Arjuna membuka matanya yang baru saja terpejam. Entah darimana Ki Lurah Semar datang dan sampai-sampai tiada diketahuinya beliau masuk kamar. Seperti tiba-tiba datang begitu saja. Arjuna yang tahu bahwa tidak mungkin Lurah Semar akan tiba-tiba seperti ini jika tak ada sesuatu hal yang mendesak.
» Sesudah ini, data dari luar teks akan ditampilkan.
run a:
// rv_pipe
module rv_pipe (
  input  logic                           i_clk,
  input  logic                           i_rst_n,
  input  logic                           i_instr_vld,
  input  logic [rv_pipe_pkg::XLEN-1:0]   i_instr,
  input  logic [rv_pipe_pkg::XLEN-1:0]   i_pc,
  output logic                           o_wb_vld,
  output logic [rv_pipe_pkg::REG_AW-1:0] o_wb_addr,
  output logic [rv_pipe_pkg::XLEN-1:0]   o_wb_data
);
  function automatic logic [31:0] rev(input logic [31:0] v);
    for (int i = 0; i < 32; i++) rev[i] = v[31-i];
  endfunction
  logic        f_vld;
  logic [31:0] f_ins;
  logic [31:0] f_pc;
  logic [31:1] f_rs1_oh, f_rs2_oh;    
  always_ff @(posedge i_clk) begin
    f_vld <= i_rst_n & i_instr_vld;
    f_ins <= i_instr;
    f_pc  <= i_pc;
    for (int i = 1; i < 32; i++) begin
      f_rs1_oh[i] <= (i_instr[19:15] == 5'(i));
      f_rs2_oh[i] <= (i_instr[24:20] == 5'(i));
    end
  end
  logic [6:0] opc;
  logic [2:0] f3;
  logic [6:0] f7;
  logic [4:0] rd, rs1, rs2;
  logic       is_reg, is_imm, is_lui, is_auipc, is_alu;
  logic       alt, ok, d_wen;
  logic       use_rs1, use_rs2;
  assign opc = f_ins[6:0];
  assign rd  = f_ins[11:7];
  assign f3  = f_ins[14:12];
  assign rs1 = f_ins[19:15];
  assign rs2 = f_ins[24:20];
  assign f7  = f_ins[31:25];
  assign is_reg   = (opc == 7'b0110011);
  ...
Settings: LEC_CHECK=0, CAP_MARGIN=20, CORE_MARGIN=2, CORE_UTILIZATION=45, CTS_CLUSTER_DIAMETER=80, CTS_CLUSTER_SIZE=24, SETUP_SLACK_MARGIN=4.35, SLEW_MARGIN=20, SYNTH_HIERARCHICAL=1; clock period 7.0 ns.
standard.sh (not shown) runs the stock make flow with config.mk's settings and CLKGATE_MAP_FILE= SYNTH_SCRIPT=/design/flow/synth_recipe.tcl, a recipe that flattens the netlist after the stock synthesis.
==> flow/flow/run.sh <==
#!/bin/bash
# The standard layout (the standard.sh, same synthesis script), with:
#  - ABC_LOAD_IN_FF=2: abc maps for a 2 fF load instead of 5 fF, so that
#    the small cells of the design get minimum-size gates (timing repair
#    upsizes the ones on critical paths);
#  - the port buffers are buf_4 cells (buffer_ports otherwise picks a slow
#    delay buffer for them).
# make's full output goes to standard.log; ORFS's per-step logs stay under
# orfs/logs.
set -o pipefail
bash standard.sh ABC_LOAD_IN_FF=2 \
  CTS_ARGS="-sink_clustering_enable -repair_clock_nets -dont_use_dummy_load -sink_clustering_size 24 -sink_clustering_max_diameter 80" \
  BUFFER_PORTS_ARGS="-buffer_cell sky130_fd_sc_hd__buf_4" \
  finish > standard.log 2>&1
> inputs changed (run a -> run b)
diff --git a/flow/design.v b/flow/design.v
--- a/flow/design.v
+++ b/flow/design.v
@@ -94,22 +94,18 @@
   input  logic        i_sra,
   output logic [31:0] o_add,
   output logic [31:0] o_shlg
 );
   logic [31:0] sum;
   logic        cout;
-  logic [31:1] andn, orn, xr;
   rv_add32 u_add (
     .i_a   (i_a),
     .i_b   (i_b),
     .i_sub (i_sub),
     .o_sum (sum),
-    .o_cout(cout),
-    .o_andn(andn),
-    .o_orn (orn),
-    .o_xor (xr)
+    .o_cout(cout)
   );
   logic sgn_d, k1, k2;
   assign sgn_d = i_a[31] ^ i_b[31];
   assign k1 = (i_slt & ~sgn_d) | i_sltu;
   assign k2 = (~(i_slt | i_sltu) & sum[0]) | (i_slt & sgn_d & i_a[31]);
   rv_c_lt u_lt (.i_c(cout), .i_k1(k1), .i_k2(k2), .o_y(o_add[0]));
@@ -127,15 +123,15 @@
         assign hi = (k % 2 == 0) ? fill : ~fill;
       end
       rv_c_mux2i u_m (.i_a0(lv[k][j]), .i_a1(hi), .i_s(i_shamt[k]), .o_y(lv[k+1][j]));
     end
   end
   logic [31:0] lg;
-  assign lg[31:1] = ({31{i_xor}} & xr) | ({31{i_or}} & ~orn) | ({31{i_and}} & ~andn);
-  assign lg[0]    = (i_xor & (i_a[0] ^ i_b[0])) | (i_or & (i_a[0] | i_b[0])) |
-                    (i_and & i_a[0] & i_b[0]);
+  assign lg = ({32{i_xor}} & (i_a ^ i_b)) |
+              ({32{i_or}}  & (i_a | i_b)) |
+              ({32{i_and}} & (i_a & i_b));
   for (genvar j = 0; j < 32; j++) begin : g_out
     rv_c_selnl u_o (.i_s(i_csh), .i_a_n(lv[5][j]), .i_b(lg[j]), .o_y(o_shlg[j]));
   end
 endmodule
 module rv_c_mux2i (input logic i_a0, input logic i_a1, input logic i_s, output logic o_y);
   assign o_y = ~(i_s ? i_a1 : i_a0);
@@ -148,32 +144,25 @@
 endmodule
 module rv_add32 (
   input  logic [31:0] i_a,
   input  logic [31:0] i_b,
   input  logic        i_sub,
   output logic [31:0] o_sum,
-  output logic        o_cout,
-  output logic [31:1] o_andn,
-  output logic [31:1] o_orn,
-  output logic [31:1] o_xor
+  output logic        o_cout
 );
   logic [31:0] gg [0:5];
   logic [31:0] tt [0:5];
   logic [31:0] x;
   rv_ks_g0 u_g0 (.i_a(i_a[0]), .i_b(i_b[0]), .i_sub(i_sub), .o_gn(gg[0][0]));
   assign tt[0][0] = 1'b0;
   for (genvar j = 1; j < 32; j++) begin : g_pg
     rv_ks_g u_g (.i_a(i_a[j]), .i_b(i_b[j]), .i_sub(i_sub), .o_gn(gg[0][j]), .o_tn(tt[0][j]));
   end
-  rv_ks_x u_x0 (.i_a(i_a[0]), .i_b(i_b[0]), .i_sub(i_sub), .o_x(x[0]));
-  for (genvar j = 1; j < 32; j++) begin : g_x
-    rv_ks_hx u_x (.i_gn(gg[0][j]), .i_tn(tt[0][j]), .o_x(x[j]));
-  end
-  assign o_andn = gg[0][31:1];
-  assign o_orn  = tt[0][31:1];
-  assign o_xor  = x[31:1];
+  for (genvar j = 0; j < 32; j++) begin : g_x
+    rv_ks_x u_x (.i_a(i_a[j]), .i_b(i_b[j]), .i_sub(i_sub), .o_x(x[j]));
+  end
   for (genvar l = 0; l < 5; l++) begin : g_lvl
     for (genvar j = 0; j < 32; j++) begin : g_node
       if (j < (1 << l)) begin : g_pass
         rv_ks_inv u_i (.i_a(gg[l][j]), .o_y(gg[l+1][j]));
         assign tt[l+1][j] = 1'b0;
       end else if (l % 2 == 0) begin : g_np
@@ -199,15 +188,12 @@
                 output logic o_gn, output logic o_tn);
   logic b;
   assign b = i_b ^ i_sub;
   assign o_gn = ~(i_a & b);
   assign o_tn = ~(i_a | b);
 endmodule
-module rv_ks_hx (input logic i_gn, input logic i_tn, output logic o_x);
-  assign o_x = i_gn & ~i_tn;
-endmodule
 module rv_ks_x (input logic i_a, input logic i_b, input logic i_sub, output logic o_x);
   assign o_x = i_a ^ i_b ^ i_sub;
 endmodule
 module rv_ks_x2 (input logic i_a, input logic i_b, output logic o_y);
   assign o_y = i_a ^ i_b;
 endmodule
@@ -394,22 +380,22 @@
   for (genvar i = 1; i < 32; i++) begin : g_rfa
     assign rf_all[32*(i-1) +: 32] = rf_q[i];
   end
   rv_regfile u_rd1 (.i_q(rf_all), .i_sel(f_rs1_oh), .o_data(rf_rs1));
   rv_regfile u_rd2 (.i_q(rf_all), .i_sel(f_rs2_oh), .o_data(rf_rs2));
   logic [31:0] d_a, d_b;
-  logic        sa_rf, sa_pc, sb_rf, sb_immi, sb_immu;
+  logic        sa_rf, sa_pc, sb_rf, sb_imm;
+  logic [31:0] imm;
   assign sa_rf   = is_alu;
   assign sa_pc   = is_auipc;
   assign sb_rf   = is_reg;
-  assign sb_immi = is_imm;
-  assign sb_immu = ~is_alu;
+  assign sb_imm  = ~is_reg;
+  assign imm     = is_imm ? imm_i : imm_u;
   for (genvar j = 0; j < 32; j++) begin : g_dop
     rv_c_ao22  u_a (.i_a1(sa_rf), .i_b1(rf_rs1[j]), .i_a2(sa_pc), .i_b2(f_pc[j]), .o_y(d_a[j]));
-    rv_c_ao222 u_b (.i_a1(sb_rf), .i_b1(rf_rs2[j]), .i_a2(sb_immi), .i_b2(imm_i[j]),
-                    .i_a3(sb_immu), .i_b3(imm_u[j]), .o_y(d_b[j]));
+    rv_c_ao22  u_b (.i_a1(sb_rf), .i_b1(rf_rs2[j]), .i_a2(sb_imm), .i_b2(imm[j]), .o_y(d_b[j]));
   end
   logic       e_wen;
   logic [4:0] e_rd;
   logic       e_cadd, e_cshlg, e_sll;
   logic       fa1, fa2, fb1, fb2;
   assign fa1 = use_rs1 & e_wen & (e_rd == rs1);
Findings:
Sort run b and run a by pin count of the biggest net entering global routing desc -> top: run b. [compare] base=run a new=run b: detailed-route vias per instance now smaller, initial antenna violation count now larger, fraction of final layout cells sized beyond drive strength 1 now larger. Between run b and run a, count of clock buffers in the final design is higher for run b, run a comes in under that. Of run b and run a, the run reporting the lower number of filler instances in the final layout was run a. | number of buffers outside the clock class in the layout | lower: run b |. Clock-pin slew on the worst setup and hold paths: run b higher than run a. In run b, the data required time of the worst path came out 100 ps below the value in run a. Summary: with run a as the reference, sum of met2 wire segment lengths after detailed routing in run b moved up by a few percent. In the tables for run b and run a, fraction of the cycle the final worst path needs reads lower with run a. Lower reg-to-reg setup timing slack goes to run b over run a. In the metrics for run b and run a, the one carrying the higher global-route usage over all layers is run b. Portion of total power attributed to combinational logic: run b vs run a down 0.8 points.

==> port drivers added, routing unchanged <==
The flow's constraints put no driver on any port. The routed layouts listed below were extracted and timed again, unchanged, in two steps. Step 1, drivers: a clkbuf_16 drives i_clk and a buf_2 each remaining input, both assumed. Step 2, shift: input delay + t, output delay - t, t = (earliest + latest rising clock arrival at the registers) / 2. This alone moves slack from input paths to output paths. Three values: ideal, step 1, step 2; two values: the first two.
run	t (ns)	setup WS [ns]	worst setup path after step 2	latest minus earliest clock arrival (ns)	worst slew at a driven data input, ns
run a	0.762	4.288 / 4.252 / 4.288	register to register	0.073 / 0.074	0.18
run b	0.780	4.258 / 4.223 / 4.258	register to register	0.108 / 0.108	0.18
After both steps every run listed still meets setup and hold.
Malam itu adalah malam ke empat setelah perayaan kembalinya Pandawa dari penyamaran selama 13 tahun di negeri Wirata. Masih teringat jelas bagaimana Prabu Yudhistira kalah main dadu dengan Prabu Duryudana yang mengakibatkan Pandawa bersama Drupadi harus pergi meninggalkan Amarta selama 13 tahun dan menyamar sebagai orang lain, tiada boleh seorang pun tahu akan penyamaran itu selama masa 13 tahun, dan jika ada yang mengetahui atau memergoki penyamaran itu, maka masa 13 tahun itu harus diulang. Sebuah masa yang berat yang baru saja dilalui oleh para Pandawa. Namun dari masa itu lah, mereka mendapatkan ilmu, pelajaran hidup, bahkan sekutu baru, yaitu negeri Wirata dengan 3 ksatrianya, Raden Arya Seta atau biasa dikenal sebagai Resi Seta, pembarep (anak pertama) Prabu Matswapati (Raja Wirata); lalu Raden Arya Utara yang merupakan anak kedua dari Prabu Matswapati, dia adalah penerus tahta Wirata karena Resi Seta enggan untuk mewarisi tahta karena memilih jalan sebagai seorang Resi; dan yang terakhir adalah Raden Wratsangka. Mereka adalah para ksatria yang akan membantu Pandawa kelak pada Baratayudha.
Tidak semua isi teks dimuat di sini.